** REQUIRED ACTION **
Please copy out the entries below exactly, beginning with the line that contains "dfrtp_4 0.72, buf_4" and ending with the line that contains "mux2i_1 0.21, o2111ai_1 0.13", and include nothing outside that span.

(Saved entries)
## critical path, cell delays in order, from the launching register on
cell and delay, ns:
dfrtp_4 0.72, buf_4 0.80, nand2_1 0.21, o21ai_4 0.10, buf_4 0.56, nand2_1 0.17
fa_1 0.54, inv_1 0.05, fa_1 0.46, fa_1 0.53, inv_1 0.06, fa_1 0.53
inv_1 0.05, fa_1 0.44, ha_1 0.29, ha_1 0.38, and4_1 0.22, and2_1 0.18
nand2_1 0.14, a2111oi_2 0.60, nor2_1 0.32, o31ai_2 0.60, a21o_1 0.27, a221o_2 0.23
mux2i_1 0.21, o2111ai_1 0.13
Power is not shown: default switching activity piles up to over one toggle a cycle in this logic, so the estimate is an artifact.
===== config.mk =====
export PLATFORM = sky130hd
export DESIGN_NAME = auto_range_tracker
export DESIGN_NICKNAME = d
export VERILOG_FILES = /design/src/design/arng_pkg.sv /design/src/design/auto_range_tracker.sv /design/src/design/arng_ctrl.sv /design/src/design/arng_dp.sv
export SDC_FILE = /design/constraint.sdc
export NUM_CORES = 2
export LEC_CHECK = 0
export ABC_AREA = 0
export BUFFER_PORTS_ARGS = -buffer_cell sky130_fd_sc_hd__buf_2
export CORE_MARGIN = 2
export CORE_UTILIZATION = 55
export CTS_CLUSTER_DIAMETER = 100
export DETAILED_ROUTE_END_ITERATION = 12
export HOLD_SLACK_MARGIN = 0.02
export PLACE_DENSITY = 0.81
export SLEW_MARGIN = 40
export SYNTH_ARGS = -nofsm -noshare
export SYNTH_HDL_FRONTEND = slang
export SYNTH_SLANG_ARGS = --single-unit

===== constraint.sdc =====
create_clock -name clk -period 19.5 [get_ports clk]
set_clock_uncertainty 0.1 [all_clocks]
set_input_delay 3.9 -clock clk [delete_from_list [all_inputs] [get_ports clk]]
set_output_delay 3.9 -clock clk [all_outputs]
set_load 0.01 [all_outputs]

==

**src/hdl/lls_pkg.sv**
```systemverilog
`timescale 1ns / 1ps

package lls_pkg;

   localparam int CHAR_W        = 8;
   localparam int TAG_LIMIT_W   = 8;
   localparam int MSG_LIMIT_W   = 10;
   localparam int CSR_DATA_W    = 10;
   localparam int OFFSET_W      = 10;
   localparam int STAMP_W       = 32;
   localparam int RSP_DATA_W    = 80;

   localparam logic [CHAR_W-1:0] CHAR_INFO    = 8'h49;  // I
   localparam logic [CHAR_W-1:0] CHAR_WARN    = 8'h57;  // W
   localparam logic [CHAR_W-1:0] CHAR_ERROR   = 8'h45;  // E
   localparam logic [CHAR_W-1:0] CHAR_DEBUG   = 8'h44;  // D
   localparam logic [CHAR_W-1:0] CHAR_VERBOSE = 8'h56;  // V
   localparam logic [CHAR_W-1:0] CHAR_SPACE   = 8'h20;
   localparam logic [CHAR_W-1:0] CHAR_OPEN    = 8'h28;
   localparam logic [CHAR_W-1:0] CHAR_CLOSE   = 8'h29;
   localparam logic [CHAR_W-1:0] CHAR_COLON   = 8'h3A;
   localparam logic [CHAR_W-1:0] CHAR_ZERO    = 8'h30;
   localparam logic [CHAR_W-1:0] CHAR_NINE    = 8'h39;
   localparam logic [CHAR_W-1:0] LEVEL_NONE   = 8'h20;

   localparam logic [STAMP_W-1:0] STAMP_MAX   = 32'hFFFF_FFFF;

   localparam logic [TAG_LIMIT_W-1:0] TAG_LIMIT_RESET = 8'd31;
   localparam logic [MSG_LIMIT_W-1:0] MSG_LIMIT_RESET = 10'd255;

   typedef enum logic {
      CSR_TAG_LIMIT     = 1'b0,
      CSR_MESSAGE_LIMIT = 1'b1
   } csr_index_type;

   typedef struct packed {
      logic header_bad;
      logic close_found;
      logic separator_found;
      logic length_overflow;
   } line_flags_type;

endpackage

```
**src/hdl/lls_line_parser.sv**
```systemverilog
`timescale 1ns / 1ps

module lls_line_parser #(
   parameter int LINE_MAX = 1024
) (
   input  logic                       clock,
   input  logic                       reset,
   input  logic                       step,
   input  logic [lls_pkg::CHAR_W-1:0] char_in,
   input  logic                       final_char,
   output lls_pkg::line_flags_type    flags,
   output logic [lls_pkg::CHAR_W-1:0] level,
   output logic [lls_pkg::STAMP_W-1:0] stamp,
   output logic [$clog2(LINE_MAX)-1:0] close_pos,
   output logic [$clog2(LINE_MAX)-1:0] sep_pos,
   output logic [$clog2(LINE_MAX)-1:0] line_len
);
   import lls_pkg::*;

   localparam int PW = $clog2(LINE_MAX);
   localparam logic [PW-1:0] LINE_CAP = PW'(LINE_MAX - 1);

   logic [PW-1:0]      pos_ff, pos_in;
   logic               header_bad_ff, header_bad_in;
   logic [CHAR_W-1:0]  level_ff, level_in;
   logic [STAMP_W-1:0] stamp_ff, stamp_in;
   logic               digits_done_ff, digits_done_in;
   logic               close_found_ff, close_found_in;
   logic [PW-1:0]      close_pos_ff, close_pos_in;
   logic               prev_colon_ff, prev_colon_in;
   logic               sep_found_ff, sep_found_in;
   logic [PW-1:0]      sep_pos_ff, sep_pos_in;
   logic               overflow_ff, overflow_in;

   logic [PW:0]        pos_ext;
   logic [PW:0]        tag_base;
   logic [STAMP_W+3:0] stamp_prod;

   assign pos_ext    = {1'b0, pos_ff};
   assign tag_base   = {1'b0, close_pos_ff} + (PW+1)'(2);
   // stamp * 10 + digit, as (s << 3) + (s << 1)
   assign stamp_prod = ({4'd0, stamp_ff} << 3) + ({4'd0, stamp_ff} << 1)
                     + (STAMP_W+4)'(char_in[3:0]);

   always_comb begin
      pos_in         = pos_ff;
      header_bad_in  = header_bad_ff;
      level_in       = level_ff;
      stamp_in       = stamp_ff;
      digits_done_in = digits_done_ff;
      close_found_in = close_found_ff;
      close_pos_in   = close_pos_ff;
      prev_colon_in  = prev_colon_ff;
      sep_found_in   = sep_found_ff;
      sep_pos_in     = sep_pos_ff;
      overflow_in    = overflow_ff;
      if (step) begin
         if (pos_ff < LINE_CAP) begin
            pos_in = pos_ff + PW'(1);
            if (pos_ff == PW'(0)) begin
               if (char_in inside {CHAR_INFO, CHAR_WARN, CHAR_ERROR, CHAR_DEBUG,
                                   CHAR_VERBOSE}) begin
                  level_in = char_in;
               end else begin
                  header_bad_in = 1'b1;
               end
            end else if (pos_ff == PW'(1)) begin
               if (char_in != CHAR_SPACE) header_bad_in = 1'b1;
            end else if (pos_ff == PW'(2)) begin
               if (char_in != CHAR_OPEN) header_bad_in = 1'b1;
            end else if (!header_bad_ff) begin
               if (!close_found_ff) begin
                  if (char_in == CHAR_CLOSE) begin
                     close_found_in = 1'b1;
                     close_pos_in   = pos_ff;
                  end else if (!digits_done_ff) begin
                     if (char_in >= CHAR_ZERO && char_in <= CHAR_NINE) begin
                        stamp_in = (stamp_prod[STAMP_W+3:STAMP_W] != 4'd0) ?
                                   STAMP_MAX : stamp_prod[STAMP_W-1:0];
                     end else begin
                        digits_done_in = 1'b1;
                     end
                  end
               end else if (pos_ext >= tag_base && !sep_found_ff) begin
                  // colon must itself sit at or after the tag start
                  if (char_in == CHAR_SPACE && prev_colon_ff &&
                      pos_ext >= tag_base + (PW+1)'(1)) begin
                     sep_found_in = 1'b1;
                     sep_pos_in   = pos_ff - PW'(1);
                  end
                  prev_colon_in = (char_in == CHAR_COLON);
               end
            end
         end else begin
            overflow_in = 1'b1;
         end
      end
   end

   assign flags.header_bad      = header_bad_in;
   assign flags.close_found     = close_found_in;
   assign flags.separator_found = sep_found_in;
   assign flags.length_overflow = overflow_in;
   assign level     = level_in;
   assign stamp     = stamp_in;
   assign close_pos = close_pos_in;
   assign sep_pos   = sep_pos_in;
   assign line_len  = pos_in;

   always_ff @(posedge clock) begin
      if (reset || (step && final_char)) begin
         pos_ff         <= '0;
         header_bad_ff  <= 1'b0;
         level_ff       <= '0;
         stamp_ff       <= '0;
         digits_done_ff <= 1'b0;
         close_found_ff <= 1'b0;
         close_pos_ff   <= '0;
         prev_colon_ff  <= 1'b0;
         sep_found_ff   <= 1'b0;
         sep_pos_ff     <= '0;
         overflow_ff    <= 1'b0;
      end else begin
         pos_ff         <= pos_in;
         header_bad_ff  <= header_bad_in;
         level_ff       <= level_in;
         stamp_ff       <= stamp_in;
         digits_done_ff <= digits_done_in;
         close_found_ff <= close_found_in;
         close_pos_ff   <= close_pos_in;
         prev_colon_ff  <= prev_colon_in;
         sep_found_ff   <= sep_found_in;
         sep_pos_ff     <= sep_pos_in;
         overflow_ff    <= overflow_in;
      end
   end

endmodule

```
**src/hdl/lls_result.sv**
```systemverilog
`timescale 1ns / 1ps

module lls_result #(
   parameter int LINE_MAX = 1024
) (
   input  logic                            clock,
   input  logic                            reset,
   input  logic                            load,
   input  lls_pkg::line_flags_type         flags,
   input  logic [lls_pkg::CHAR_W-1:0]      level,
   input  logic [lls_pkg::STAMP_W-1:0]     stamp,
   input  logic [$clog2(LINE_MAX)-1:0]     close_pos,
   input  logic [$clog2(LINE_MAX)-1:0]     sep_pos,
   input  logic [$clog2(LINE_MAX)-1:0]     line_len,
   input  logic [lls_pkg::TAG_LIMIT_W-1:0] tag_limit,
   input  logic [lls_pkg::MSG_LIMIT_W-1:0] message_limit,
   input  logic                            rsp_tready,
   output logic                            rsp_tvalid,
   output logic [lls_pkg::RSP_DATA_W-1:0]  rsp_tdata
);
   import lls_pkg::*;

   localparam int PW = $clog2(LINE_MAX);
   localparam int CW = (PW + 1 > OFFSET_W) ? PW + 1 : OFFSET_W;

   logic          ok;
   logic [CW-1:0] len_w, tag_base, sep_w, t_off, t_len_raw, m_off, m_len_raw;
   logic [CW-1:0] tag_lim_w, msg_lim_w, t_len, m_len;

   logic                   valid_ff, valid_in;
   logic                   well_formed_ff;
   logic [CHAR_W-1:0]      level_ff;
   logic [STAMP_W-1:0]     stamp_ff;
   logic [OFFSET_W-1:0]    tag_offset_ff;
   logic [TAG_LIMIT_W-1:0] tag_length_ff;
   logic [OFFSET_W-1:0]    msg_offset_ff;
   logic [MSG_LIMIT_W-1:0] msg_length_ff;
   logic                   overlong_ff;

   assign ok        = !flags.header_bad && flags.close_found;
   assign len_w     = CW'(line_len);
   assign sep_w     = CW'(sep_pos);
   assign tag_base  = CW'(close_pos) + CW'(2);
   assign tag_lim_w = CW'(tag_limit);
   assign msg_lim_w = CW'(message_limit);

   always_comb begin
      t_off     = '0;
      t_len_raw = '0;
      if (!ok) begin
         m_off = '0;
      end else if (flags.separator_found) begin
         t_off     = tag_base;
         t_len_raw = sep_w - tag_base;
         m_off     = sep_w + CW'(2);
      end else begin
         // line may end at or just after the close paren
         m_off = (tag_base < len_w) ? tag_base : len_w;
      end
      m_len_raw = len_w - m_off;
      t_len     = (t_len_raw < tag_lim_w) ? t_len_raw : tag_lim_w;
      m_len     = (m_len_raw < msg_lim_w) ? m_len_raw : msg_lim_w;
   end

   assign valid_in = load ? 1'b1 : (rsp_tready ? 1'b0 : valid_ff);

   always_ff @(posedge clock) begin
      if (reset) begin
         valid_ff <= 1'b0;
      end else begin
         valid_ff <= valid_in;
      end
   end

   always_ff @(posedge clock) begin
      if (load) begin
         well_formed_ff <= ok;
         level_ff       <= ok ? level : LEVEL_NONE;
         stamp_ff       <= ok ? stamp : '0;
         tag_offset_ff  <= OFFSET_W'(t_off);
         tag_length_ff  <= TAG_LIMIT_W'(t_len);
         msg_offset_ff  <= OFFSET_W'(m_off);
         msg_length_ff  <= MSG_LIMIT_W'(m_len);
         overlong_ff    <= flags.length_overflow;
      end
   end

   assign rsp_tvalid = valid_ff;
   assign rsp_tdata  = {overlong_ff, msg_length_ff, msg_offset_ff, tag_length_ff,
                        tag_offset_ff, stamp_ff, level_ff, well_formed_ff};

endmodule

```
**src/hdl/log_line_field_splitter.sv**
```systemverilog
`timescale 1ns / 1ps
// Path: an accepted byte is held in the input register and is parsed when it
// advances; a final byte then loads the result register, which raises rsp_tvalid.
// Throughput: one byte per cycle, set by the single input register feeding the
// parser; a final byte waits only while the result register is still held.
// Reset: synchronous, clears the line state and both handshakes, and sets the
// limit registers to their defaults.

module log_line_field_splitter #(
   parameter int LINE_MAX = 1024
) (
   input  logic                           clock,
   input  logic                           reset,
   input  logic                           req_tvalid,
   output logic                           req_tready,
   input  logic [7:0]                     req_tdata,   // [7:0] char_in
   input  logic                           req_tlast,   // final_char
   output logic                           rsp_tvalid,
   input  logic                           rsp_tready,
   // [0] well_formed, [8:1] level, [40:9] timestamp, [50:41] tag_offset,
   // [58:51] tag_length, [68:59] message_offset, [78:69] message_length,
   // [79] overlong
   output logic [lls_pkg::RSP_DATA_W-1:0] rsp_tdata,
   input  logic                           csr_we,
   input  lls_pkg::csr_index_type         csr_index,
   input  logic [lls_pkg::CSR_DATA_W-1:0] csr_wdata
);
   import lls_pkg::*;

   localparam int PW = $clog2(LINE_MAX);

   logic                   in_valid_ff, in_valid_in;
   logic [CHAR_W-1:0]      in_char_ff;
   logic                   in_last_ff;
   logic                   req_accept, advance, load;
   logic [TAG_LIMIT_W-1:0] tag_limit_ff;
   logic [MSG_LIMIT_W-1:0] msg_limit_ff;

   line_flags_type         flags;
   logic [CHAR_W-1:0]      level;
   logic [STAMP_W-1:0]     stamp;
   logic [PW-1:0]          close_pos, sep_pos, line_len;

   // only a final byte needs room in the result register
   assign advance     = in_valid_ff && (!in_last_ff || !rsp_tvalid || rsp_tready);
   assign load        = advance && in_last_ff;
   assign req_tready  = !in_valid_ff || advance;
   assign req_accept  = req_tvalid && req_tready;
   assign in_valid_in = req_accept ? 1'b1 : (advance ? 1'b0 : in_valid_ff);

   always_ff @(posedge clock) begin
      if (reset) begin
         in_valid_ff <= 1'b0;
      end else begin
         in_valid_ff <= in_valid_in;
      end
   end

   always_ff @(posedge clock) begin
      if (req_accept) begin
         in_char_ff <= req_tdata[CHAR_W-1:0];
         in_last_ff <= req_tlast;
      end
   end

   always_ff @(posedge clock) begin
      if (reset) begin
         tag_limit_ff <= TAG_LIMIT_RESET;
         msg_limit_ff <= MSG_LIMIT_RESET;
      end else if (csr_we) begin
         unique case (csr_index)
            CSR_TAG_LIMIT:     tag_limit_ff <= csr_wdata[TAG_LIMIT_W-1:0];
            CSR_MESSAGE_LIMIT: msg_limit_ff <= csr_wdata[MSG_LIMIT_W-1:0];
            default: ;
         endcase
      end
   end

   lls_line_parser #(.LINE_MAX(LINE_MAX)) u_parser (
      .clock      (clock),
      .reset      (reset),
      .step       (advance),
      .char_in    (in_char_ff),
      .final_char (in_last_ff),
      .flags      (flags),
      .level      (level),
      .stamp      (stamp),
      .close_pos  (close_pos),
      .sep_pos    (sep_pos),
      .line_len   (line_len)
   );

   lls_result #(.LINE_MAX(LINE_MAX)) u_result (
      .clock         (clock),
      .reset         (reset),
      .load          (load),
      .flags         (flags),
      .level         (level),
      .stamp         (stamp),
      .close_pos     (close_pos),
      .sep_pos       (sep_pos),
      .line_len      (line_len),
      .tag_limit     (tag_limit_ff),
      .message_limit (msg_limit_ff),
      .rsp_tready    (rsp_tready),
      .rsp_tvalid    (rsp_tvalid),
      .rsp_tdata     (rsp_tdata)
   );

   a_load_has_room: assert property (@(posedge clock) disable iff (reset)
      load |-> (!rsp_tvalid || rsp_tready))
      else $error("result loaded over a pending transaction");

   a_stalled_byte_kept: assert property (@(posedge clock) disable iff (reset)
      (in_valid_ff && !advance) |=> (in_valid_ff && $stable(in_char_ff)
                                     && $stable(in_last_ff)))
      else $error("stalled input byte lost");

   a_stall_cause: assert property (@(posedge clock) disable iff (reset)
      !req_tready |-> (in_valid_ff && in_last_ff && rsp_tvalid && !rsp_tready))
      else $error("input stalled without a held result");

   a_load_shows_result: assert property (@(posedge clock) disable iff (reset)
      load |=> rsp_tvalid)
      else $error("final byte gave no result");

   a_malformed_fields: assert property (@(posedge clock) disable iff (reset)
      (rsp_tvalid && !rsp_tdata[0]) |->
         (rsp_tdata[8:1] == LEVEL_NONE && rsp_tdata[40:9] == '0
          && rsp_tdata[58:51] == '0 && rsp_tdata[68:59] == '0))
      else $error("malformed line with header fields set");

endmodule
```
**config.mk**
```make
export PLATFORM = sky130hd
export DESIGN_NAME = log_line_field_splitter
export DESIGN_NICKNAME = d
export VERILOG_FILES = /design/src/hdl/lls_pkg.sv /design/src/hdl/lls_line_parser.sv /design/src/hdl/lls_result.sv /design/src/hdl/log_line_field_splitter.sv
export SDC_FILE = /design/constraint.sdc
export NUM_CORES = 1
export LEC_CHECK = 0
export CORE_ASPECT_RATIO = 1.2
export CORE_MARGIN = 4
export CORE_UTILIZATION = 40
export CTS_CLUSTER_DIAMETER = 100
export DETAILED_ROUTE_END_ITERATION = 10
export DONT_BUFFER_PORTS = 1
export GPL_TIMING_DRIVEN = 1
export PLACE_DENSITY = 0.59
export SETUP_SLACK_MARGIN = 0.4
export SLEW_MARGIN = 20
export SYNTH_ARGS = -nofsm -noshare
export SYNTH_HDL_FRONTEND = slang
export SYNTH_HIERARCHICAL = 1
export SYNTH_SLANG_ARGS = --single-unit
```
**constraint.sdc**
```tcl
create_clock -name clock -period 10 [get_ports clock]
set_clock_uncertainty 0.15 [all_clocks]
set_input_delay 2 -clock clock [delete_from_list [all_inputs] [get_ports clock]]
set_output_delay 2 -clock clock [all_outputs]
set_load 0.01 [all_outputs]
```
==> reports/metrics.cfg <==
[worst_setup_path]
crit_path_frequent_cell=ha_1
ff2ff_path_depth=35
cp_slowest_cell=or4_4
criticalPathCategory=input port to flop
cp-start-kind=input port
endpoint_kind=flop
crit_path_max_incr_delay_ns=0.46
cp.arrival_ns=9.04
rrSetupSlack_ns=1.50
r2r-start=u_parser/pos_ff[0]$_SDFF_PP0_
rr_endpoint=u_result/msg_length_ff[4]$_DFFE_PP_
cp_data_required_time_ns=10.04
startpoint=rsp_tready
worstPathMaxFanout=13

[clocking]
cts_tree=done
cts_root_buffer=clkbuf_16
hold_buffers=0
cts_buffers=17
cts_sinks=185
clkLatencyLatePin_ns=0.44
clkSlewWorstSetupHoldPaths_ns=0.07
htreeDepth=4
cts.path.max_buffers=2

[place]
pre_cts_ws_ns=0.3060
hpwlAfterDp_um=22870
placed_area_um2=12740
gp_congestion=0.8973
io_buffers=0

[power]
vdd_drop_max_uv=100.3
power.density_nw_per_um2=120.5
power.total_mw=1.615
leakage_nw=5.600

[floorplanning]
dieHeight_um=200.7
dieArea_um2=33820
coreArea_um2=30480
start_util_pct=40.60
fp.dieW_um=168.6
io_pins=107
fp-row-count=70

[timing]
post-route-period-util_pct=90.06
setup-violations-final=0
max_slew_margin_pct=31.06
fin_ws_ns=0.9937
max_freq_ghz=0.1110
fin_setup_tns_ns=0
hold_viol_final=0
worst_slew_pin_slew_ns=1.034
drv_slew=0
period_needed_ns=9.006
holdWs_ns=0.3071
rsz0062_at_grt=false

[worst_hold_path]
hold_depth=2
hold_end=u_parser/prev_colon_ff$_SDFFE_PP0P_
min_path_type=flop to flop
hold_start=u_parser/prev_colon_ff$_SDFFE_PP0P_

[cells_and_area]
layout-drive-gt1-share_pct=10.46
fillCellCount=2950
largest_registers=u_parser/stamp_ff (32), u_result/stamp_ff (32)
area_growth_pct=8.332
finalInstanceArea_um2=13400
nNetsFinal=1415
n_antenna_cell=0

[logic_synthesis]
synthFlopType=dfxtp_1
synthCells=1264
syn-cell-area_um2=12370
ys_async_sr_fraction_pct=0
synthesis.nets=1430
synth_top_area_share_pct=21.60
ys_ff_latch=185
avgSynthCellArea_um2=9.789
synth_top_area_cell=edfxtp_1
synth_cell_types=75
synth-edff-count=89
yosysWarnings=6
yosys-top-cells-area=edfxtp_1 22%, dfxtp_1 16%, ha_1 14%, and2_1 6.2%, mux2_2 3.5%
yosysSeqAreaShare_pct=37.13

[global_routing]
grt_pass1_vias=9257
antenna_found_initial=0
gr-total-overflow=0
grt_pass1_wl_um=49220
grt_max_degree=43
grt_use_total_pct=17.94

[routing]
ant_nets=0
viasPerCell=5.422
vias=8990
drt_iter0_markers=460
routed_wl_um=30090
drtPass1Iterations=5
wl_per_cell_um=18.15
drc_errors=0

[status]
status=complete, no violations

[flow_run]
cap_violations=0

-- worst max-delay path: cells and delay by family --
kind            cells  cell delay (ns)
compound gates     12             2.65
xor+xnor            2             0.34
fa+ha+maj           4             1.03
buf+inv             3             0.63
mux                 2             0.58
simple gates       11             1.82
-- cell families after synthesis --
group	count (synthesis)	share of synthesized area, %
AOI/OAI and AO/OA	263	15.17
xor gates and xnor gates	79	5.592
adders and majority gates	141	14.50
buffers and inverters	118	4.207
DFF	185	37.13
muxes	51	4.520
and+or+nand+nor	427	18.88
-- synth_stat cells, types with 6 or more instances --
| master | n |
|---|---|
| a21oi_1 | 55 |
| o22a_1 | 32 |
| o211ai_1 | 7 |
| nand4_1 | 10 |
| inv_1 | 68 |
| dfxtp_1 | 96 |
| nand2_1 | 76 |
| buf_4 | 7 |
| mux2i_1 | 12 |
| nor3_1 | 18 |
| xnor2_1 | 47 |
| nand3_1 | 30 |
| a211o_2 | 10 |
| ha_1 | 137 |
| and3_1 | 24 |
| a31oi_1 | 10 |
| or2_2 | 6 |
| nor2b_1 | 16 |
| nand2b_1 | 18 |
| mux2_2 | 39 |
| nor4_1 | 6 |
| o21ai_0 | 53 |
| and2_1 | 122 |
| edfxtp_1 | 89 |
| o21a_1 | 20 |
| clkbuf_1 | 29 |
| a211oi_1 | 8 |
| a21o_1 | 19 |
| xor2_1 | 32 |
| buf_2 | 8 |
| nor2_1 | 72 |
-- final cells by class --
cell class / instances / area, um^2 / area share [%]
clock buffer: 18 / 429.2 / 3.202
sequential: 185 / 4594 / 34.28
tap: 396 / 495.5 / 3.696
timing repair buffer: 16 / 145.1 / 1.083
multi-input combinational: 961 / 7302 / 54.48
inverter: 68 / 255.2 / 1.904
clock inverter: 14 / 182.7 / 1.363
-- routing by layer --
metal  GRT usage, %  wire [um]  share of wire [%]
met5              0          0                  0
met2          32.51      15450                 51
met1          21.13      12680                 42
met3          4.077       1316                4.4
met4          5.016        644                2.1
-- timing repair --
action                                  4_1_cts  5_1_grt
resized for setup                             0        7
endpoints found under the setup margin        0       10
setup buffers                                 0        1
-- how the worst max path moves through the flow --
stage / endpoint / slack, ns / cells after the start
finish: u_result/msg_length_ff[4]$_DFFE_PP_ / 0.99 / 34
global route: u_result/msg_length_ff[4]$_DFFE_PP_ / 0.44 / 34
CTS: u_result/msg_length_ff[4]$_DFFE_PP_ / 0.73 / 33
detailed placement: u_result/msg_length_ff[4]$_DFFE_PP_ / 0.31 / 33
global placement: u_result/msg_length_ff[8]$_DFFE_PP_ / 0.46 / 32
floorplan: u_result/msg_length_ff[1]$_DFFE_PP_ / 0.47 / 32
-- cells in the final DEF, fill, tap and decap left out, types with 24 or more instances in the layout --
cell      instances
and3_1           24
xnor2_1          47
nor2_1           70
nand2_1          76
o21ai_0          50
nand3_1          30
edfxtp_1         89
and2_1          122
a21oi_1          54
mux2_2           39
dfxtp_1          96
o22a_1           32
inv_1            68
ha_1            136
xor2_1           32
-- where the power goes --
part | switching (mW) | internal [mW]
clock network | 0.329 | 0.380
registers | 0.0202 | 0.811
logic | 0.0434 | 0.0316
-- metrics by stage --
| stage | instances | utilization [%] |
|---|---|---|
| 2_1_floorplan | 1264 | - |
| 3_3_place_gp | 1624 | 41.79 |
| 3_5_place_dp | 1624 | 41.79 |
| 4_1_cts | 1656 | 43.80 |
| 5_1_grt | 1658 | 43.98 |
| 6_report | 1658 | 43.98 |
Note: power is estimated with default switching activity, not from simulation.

** SOLVED PROBLEM **
dfrtp_4 0.72, buf_4 0.80, nand2_1 0.21, o21ai_4 0.10, buf_4 0.56, nand2_1 0.17
fa_1 0.54, inv_1 0.05, fa_1 0.46, fa_1 0.53, inv_1 0.06, fa_1 0.53
inv_1 0.05, fa_1 0.44, ha_1 0.29, ha_1 0.38, and4_1 0.22, and2_1 0.18
nand2_1 0.14, a2111oi_2 0.60, nor2_1 0.32, o31ai_2 0.60, a21o_1 0.27, a221o_2 0.23
mux2i_1 0.21, o2111ai_1 0.13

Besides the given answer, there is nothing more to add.